Select from the data all lines with the word "work".

* _Supplied entries_
☆ ☆ ☆ ☆ ☆
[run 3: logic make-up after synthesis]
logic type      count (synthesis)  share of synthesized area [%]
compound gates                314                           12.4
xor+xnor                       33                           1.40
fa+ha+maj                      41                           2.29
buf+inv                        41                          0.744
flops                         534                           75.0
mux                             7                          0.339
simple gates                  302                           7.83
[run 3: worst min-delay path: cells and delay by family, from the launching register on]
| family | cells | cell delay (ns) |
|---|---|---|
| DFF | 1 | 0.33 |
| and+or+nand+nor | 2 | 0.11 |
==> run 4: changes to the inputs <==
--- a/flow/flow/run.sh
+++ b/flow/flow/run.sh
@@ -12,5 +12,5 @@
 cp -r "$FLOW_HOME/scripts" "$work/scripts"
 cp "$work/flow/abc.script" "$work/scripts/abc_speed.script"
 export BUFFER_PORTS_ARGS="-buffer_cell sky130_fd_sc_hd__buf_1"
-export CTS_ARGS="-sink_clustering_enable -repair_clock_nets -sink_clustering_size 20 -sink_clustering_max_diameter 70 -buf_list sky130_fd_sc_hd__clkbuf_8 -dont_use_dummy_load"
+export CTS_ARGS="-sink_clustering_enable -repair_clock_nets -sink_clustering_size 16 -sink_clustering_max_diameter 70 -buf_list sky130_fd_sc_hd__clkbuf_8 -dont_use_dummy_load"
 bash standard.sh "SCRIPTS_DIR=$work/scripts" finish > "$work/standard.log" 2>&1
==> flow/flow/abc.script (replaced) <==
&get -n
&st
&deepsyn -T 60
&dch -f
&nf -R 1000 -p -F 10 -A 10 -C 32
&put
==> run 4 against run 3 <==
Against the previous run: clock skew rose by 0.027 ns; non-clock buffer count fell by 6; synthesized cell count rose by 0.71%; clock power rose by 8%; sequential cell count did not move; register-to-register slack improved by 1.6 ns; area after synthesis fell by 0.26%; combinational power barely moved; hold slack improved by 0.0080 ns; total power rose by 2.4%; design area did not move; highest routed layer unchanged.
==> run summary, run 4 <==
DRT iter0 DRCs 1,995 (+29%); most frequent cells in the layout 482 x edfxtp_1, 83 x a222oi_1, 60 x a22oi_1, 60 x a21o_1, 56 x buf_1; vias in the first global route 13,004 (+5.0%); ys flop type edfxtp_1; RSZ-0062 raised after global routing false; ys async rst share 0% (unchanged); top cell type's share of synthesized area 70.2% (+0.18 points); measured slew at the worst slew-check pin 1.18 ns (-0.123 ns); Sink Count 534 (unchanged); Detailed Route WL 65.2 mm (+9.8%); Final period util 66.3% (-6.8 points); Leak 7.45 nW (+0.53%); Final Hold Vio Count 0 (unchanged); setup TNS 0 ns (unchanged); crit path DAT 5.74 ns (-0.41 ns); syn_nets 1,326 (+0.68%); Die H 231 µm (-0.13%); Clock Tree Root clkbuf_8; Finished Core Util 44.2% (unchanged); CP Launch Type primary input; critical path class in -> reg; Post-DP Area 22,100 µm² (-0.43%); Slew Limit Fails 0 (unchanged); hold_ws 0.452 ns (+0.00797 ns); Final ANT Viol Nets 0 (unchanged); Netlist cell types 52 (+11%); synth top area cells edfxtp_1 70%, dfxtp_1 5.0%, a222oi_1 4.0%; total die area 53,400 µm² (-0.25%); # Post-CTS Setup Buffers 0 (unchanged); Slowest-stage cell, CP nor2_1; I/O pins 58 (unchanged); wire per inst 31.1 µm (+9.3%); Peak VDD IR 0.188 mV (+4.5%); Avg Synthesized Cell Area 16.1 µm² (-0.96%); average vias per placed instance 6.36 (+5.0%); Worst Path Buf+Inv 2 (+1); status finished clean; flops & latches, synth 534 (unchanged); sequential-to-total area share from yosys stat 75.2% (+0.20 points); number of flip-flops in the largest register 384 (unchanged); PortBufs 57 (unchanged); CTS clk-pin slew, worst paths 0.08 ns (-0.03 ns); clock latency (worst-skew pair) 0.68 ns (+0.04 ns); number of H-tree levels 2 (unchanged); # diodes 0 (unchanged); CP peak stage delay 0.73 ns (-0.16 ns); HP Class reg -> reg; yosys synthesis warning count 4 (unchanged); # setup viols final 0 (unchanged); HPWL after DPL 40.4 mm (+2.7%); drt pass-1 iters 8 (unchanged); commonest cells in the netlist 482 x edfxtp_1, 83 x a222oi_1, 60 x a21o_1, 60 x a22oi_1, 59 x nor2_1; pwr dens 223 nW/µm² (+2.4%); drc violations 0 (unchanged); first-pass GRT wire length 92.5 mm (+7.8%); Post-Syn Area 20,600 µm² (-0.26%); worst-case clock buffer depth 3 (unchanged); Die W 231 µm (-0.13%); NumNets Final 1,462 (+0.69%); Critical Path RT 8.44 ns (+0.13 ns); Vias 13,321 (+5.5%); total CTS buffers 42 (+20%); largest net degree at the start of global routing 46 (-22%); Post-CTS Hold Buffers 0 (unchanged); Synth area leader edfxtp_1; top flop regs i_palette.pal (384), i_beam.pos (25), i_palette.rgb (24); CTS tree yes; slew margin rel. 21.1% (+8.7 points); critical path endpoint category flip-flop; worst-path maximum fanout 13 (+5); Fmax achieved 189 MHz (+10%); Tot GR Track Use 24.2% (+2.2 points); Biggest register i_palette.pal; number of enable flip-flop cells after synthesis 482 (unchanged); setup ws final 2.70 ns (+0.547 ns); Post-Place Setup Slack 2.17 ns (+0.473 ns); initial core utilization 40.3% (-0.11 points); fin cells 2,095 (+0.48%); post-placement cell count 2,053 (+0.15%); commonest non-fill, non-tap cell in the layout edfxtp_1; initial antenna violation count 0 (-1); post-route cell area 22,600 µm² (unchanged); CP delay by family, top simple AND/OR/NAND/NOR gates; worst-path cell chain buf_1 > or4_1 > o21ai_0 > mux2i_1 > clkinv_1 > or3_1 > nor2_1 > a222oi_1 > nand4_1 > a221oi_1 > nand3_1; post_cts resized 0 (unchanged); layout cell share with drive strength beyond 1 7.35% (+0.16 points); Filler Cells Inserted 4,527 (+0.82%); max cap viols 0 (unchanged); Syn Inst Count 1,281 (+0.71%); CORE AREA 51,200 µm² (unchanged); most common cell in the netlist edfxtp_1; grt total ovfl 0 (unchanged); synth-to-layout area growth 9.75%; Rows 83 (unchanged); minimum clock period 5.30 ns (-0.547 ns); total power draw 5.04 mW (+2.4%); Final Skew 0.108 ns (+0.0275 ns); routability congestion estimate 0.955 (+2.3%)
☆ ☆ ☆ ☆ ☆
* _Solution to this exercise_
 cp -r "$FLOW_HOME/scripts" "$work/scripts"
 cp "$work/flow/abc.script" "$work/scripts/abc_speed.script"
 bash standard.sh "SCRIPTS_DIR=$work/scripts" finish > "$work/standard.log" 2>&1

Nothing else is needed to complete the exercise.